- TASK INSTRUCTIONS: In the entries below, find the line with "run 3: stage" and the line with "li1 | - | 547"; give again those lines and every line between them, exactly.

- Saved data entries:
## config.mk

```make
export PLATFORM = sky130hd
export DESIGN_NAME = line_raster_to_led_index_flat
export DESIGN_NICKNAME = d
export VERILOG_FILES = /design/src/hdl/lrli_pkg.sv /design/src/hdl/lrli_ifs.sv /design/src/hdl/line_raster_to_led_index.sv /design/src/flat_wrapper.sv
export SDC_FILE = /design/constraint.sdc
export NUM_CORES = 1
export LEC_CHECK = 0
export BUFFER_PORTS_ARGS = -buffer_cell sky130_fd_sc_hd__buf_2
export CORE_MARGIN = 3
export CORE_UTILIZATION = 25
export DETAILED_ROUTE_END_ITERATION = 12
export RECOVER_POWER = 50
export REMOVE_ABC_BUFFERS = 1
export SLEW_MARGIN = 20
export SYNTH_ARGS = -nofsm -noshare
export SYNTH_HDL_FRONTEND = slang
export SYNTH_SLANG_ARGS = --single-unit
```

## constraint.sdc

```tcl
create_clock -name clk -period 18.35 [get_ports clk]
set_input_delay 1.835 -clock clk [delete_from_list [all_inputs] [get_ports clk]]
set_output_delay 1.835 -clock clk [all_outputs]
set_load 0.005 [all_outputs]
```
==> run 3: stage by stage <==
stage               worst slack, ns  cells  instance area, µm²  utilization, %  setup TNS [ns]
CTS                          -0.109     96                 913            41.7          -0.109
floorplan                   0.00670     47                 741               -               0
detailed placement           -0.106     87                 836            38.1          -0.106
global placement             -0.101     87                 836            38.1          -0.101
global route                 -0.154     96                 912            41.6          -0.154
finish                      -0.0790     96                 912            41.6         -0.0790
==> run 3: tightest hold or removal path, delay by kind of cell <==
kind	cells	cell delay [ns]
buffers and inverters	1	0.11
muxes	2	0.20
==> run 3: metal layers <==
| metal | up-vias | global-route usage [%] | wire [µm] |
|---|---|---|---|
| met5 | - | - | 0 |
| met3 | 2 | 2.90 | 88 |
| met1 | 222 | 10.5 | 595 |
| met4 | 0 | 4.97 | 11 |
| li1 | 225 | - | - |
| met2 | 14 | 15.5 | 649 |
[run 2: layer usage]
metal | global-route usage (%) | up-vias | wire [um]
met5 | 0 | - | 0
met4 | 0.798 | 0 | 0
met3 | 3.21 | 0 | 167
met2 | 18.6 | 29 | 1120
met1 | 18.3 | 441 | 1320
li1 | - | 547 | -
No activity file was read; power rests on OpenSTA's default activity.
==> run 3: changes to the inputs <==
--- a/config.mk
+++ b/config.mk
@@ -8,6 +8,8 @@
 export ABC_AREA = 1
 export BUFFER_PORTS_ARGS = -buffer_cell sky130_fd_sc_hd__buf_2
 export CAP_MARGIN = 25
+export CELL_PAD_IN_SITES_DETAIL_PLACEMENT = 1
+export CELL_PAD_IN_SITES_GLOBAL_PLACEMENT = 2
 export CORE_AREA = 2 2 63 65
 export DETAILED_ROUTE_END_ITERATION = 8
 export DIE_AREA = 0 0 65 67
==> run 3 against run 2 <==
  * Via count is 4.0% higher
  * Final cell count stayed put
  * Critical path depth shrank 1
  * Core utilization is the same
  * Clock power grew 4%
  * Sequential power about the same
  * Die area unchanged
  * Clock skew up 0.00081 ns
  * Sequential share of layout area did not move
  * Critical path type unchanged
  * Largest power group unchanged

--

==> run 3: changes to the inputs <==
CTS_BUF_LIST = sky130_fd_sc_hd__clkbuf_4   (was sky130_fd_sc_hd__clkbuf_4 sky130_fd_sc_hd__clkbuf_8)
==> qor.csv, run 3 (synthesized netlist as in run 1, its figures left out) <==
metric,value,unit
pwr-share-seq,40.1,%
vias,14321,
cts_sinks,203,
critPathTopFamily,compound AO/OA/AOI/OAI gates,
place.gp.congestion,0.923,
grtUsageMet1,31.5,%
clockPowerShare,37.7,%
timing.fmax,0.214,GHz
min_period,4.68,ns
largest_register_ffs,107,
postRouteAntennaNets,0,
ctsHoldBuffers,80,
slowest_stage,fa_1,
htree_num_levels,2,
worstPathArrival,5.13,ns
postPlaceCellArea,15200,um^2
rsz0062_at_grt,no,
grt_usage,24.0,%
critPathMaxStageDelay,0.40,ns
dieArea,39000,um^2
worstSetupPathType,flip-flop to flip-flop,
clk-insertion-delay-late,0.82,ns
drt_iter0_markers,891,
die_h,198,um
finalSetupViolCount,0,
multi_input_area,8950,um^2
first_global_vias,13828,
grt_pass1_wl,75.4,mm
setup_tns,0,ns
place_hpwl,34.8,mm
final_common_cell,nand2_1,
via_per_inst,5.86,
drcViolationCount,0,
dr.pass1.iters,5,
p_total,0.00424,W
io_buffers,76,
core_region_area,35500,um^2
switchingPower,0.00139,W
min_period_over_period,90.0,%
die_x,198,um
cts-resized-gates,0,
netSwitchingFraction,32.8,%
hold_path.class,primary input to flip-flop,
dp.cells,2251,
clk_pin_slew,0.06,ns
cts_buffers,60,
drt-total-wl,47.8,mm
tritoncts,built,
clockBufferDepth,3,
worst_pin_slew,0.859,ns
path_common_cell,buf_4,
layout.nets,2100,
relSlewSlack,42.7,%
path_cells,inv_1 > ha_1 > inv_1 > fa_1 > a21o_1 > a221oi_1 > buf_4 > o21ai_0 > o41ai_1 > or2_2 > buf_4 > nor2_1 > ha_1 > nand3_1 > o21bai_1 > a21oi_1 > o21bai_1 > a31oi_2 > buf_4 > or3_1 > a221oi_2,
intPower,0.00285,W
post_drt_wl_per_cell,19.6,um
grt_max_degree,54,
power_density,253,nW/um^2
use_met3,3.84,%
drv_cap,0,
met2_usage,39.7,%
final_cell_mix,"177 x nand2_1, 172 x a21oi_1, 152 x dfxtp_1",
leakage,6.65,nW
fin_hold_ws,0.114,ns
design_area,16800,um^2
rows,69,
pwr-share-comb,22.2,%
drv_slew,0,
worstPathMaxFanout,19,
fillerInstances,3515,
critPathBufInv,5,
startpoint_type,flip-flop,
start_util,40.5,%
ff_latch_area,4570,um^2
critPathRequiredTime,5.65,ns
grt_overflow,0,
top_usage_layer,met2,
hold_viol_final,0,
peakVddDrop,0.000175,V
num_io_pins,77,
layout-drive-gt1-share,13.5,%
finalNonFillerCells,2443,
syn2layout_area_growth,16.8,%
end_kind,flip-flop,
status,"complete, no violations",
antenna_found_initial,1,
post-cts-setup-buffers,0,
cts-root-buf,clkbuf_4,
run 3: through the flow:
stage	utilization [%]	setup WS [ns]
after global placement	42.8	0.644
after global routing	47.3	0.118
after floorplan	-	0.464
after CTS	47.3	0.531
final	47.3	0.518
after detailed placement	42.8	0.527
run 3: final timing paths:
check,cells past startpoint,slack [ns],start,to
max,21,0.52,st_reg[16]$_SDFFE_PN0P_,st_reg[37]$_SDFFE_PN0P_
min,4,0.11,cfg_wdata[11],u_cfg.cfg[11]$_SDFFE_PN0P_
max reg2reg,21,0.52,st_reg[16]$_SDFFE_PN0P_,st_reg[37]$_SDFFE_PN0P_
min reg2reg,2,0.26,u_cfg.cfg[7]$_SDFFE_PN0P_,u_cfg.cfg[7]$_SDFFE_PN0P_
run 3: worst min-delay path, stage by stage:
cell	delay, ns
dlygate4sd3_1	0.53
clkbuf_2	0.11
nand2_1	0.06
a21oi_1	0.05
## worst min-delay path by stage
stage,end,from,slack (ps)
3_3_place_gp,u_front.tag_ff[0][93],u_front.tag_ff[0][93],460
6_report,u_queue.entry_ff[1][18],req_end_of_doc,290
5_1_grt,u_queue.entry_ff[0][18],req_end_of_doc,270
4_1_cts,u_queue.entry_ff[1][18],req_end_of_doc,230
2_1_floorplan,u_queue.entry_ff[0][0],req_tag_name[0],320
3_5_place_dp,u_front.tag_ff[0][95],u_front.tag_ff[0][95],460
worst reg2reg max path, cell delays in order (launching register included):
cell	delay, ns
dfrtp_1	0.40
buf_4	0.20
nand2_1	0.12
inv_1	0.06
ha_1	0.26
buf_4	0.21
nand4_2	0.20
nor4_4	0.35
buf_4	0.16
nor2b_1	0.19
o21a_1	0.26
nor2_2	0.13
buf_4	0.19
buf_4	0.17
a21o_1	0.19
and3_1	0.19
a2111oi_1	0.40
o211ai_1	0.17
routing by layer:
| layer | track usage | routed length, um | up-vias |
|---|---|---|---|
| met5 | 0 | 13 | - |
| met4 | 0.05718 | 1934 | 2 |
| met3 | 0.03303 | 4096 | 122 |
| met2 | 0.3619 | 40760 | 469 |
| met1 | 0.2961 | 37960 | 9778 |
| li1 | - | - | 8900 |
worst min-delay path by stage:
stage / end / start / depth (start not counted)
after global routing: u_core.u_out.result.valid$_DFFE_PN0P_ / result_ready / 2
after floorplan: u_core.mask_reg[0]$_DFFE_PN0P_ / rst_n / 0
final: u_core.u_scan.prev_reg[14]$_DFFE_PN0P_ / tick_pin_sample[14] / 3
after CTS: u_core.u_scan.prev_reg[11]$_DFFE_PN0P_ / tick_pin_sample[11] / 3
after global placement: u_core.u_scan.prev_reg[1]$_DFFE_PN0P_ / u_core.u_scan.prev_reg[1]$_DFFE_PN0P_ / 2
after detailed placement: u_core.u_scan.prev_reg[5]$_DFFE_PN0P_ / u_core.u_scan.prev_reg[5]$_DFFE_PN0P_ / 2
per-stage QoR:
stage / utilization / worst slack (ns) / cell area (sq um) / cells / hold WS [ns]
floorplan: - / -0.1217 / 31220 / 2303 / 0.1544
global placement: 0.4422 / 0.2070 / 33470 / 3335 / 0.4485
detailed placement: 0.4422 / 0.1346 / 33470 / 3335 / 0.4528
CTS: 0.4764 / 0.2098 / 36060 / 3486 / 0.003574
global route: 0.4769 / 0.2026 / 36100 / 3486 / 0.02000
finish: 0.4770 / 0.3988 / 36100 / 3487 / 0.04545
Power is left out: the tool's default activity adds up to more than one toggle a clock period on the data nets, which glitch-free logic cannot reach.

- WRITTEN ANSWER:
==> run 3: stage by stage <==
stage               worst slack, ns  cells  instance area, µm²  utilization, %  setup TNS [ns]
CTS                          -0.109     96                 913            41.7          -0.109
floorplan                   0.00670     47                 741               -               0
detailed placement           -0.106     87                 836            38.1          -0.106
global placement             -0.101     87                 836            38.1          -0.101
global route                 -0.154     96                 912            41.6          -0.154
finish                      -0.0790     96                 912            41.6         -0.0790
==> run 3: tightest hold or removal path, delay by kind of cell <==
kind	cells	cell delay [ns]
buffers and inverters	1	0.11
muxes	2	0.20
==> run 3: metal layers <==
| metal | up-vias | global-route usage [%] | wire [µm] |
|---|---|---|---|
| met5 | - | - | 0 |
| met3 | 2 | 2.90 | 88 |
| met1 | 222 | 10.5 | 595 |
| met4 | 0 | 4.97 | 11 |
| li1 | 225 | - | - |
| met2 | 14 | 15.5 | 649 |
[run 2: layer usage]
metal | global-route usage (%) | up-vias | wire [um]
met5 | 0 | - | 0
met4 | 0.798 | 0 | 0
met3 | 3.21 | 0 | 167
met2 | 18.6 | 29 | 1120
met1 | 18.3 | 441 | 1320
li1 | - | 547 | -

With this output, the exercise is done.